Ignore_index in the cross entropy loss


Hi. I think Pytorch calculates the cross entropy loss incorrectly while using the ignore_index option.
The problem is that currently when specifying the ignore_index (say, = k), the function just ignores the value of the target y = k (in fact, it calculates the cross entropy at k but returns 0) but it still makes full use of the logit at index k to calculate the normalization term for other indices not equal to k. I think this is not intended use for most users.

For example, in variable length sequences, people pad the sequence and use the ignore_index as the pad target index in order to avoid considering the padded values (both from inputs and targets). If there are n classes, you have to prepare (n+1) classes for the logit dimension (input of the cross entropy loss) to include the pad class and then ignore it by using the ignore_index option.

Here is some illustrative example:

# Test cross entropy loss: first create data
x = torch.log(torch.tensor([[2,3,4]],dtype=torch.float)) #  a vector of 3-class logits (one of them could be a padding class)
y1 = torch.tensor([0],dtype=torch.long)
y2 = torch.tensor([1],dtype=torch.long)
y3 = torch.tensor([2],dtype=torch.long)

# calculate the negative logsoftmax for each logit index for comparison
-torch.nn.functional.log_softmax(x,dim=1) # returns tensor([1.5041, 1.0986, 0.8109]) 

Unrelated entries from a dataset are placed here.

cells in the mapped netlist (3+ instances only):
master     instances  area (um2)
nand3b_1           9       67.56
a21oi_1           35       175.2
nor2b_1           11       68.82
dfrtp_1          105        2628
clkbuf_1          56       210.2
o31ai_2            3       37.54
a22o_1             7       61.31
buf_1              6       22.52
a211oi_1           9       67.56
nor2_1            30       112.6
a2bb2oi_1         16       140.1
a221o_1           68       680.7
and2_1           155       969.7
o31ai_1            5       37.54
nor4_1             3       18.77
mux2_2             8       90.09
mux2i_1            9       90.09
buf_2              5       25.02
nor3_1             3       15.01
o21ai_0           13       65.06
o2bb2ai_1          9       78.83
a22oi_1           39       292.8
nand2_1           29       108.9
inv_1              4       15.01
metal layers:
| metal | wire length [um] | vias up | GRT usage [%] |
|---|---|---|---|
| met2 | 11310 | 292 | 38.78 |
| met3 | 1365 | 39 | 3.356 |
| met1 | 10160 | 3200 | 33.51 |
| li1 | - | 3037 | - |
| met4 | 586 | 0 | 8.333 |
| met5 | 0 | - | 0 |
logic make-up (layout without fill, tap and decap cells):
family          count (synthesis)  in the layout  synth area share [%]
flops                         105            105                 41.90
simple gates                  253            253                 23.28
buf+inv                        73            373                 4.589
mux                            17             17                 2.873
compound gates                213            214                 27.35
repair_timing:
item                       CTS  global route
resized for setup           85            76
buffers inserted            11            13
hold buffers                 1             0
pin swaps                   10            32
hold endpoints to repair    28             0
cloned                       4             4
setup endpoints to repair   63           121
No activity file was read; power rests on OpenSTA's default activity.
[config.mk]
export PLATFORM = sky130hd
export DESIGN_NAME = fft_frame_sched
export DESIGN_NICKNAME = d
export VERILOG_FILES = /design/src/rtl/fft_pkg.sv /design/src/rtl/fft_tag_fifo.sv /design/src/rtl/fft_frame_sched.sv
export SDC_FILE = /design/constraint.sdc
export NUM_CORES = 1
export LEC_CHECK = 0
export ABC_AREA = 1
export BUFFER_PORTS_ARGS = -buffer_cell sky130_fd_sc_hd__buf_2
export CAP_MARGIN = 15
export CORE_MARGIN = 1
export CORE_UTILIZATION = 42
export CTS_CLUSTER_DIAMETER = 30
export DETAILED_ROUTE_END_ITERATION = 7
export PLACE_DENSITY = 0.76
export SETUP_SLACK_MARGIN = 0.02
export SYNTH_ARGS = -nofsm -noshare
export SYNTH_HDL_FRONTEND = slang
export SYNTH_SLANG_ARGS = --single-unit
[constraint.sdc]
create_clock -name clk -period 2 [get_ports clk]
set_input_delay 0.3 -clock clk [delete_from_list [all_inputs] [get_ports clk]]
set_output_delay 0.3 -clock clk [all_outputs]
set_load 0.01 [all_outputs]
===== src/rtl/change_dispenser_pkg.sv =====
// Shared types and defaults for the coin-return dispenser.
// States, default timing constants and the coin unit live here.
package change_dispenser_pkg;

  typedef enum logic [2:0] {
    S_IDLE,
    S_EJECT,
    S_WAIT_SENSE,
    S_SETTLE,
    S_DONE,
    S_ERROR
  } dispense_state_t;

  localparam int DEF_MAX_CHANGE    = 3;
  localparam int DEF_AMT_W         = 3;
  localparam int DEF_PULSE_CYCLES  = 4;
  localparam int DEF_SETTLE_CYCLES = 2;
  localparam int DEF_TIMEOUT       = 16;
  localparam int COIN_UNIT         = 5;

  function automatic int tmr_width(int a, int b, int c);
    int m;
    m = a;
    if (b > m) m = b;
    if (c > m) m = c;
    return (m < 2) ? 1 : $clog2(m);
  endfunction

endpackage


===== src/rtl/change_dispenser_cycle_timer.sv =====
// Loadable down-counter; zero_o flags the last cycle of a timed state.
// Loading N-1 on state entry makes the state last N cycles.
module cycle_timer #(
  parameter int W = 4
) (
  input  logic         clk_i,
  input  logic         rst_ni,
  input  logic         load_i,
  input  logic [W-1:0] load_val_i,
  output logic         zero_o
);

  logic [W-1:0] cnt_q;

  always_ff @(posedge clk_i) begin
    if (!rst_ni) begin
      cnt_q <= '0;
    end else if (load_i) begin
      cnt_q <= load_val_i;
    end else if (cnt_q != '0) begin
      cnt_q <= cnt_q - 1'b1;
    end
  end

  assign zero_o = (cnt_q == '0);

endmodule


===== src/rtl/change_dispenser.sv =====
// Coin-return responder: pulses the hopper solenoid per coin,
// confirms each on the exit sensor, reports done or jam.
module change_dispenser
  import change_dispenser_pkg::*;
#(
  parameter int MAX_CHANGE    = DEF_MAX_CHANGE,
  parameter int AMT_W         = DEF_AMT_W,
  parameter int PULSE_CYCLES  = DEF_PULSE_CYCLES,
  parameter int SETTLE_CYCLES = DEF_SETTLE_CYCLES,
  parameter int TIMEOUT       = DEF_TIMEOUT
) (
  input  logic             clk_i,
  input  logic             rst_ni,
  input  logic             req_i,
  input  logic [AMT_W-1:0] amount_i,
  input  logic             coin_sense_i,
  output logic             eject_o,
  output logic             busy_o,
  output logic             done_o,
  output logic             err_o,
  output logic [AMT_W-1:0] paid_o
);

  localparam int TMR_W =
    tmr_width(PULSE_CYCLES, SETTLE_CYCLES, TIMEOUT);

  dispense_state_t state_q, state_d;
  logic [AMT_W-1:0] rem_q, paid_q;
  logic             seen_q, err_q;
  logic             eject_q, busy_q, done_q;
  logic             tmr_zero, tmr_load;
  logic [TMR_W-1:0] tmr_val;
  logic             accept, coin_ok;

  assign accept  = (state_q == S_IDLE) && req_i;
  assign coin_ok = (state_d == S_SETTLE) &&
                   (state_q != S_SETTLE);

  always_comb begin
    state_d = state_q;
    unique case (state_q)
      S_IDLE: begin
        if (req_i) begin
          if (amount_i == '0)
            state_d = S_DONE;
          else if (amount_i > AMT_W'(MAX_CHANGE))
            state_d = S_ERROR;
          else
            state_d = S_EJECT;
        end
      end
      S_EJECT: begin
        if (tmr_zero)
          state_d = (seen_q || coin_sense_i) ?
                    S_SETTLE : S_WAIT_SENSE;
      end
      S_WAIT_SENSE: begin
        if (coin_sense_i)
          state_d = S_SETTLE;
        else if (tmr_zero)
          state_d = S_ERROR;
      end
      S_SETTLE: begin
        if (tmr_zero)
          state_d = (rem_q != '0) ? S_EJECT : S_DONE;
      end
      S_DONE:  state_d = S_IDLE;
      S_ERROR: state_d = S_IDLE;
      default: state_d = S_IDLE;
    endcase
  end

  // Every timed state is reloaded on entry; no state re-enters itself.
  assign tmr_load = (state_d != state_q);

  always_comb begin
    tmr_val = '0;
    unique case (state_d)
      S_EJECT:      tmr_val = TMR_W'(PULSE_CYCLES - 1);
      S_WAIT_SENSE: tmr_val = TMR_W'(TIMEOUT - 1);
      S_SETTLE:     tmr_val = TMR_W'(SETTLE_CYCLES - 1);
      default:      tmr_val = '0;
    endcase
  end

  cycle_timer #(.W(TMR_W)) u_timer (
    .clk_i      (clk_i),
    .rst_ni     (rst_ni),
    .load_i     (tmr_load),
    .load_val_i (tmr_val),
    .zero_o     (tmr_zero)
  );

  always_ff @(posedge clk_i) begin
    if (!rst_ni) begin
      state_q <= S_IDLE;
      rem_q   <= '0;
      paid_q  <= '0;
      seen_q  <= 1'b0;
      err_q   <= 1'b0;
      eject_q <= 1'b0;
      busy_q  <= 1'b0;
      done_q  <= 1'b0;
    end else begin
      state_q <= state_d;
      eject_q <= (state_d == S_EJECT);
      busy_q  <= (state_d != S_IDLE);
      done_q  <= (state_d == S_DONE) ||
                 (state_d == S_ERROR);
      if (accept) begin
        err_q  <= 1'b0;
        paid_q <= '0;
        rem_q  <= amount_i;
        seen_q <= 1'b0;
      end
      if (state_d == S_ERROR)
        err_q <= 1'b1;
      if (state_q == S_EJECT && coin_sense_i)
        seen_q <= 1'b1;
      if (coin_ok) begin
        paid_q <= paid_q + 1'b1;
        rem_q  <= rem_q - 1'b1;
        seen_q <= 1'b0;
      end
    end
  end

  assign eject_o = eject_q;
  assign busy_o  = busy_q;
  assign done_o  = done_q;
  assign err_o   = err_q;
  assign paid_o  = paid_q;

endmodule

===== config.mk =====
export PLATFORM = sky130hd
export DESIGN_NAME = change_dispenser
export DESIGN_NICKNAME = d
export VERILOG_FILES = /design/src/rtl/change_dispenser_pkg.sv /design/src/rtl/change_dispenser_cycle_timer.sv /design/src/rtl/change_dispenser.sv
export SDC_FILE = /design/constraint.sdc
export NUM_CORES = 1
export LEC_CHECK = 0
export CAP_MARGIN = 20
export CORE_MARGIN = 3
export CORE_UTILIZATION = 40
export CTS_BUF_LIST = sky130_fd_sc_hd__clkbuf_16
export DETAILED_ROUTE_END_ITERATION = 16
export MAX_ROUTING_LAYER = met4
export PLACE_DENSITY = 0.65
export SLEW_MARGIN = 20
export SYNTH_ARGS = -nofsm -noshare
export SYNTH_HDL_FRONTEND = slang
export SYNTH_SLANG_ARGS = --single-unit

===== constraint.sdc =====
create_clock -name clk_i -period 6.4 [get_ports clk_i]
set_clock_uncertainty 0.2 [all_clocks]
set_input_delay 0.64 -clock clk_i [delete_from_list [all_inputs] [get_ports clk_i]]
set_output_delay 0.64 -clock clk_i [all_outputs]
set_load 0.01 [all_outputs]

# perform logsoftmax and NLL loss at the same time (not use ignore_index yet)
print(torch.nn.functional.cross_entropy(x,y1)) # 1.5041 
print(torch.nn.functional.cross_entropy(x,y2)) # 1.0986 
print(torch.nn.functional.cross_entropy(x,y3)) # 0.8109 

# Now let's ignore the index 0 and find cross entropy loss for index 1
print(torch.nn.functional.cross_entropy(x,y2,ignore_index=0)) # get 1.0986 
# this is the same value as when not excluding the index 0 from the logit; 
# It should ignore the index since the level of the logit index, not just final target index.

# Next let's calculate the correct cross entropy loss when you actually ignore the index 0 completely from both x and y
x_ignore = x[0][1:].view(1,x.shape[-1]-1) # Now we have logits of 2 classes
# the index that is more than the ignore index is decreased by 1
y2_ignore = torch.tensor([0],dtype=torch.long)
y3_ignore = torch.tensor([1],dtype=torch.long)
# cross entropy with ignore_index 0 for the index 1 (which now becomes index 0)
print(torch.nn.functional.cross_entropy(x_ignore,y2_ignore)) # get 0.8473

In conclusion, I raise this issue in case developers may consider to revise this ignore_index option, but if the current one already follows the intended use (ignore only y not x; hence allowing to backprop through the ignored index of the logit in the normalization term of the softmax), it would be my misunderstanding of how it should work (ignore both x and y at the ignore_index).

(Adrián Javaloy) #2

I think that’s not what it means the ignore_index parameter. its description says:

Specifies a target value that is ignored and does not contribute to the input gradient. When size_average is True , the loss is averaged over non-ignored targets.

So what you specify with ignore_index = k is that the elements of the target that has value k will not contribute to the error. And if you specify size_average = True then the average won’t count those elements either.

Its intended use, or at least the way I use them, is on the cases when you add padding to your input in order to have the same length on all the instances.


@adrianjav Yes, the target that has index k will not contribute to the error. But the problem is that the class k at the softmax layer is not ignored when calculating the softmax for other classes (the index k still appears in the denominator of the softmax formula since Pytorch did not drop it).

For example, you have only 2 classes: class 1, and class 2 (your padding class). So when you ignore the padding class, the softmax probability of the class 1 must always be one (because there is only one class to consider) but if you try to use ignore_index option, it will not return 1 in general since it still did not eliminate the padding class from consideration (and also there is a chance that it will give higher probability on the padding class for unseen data.)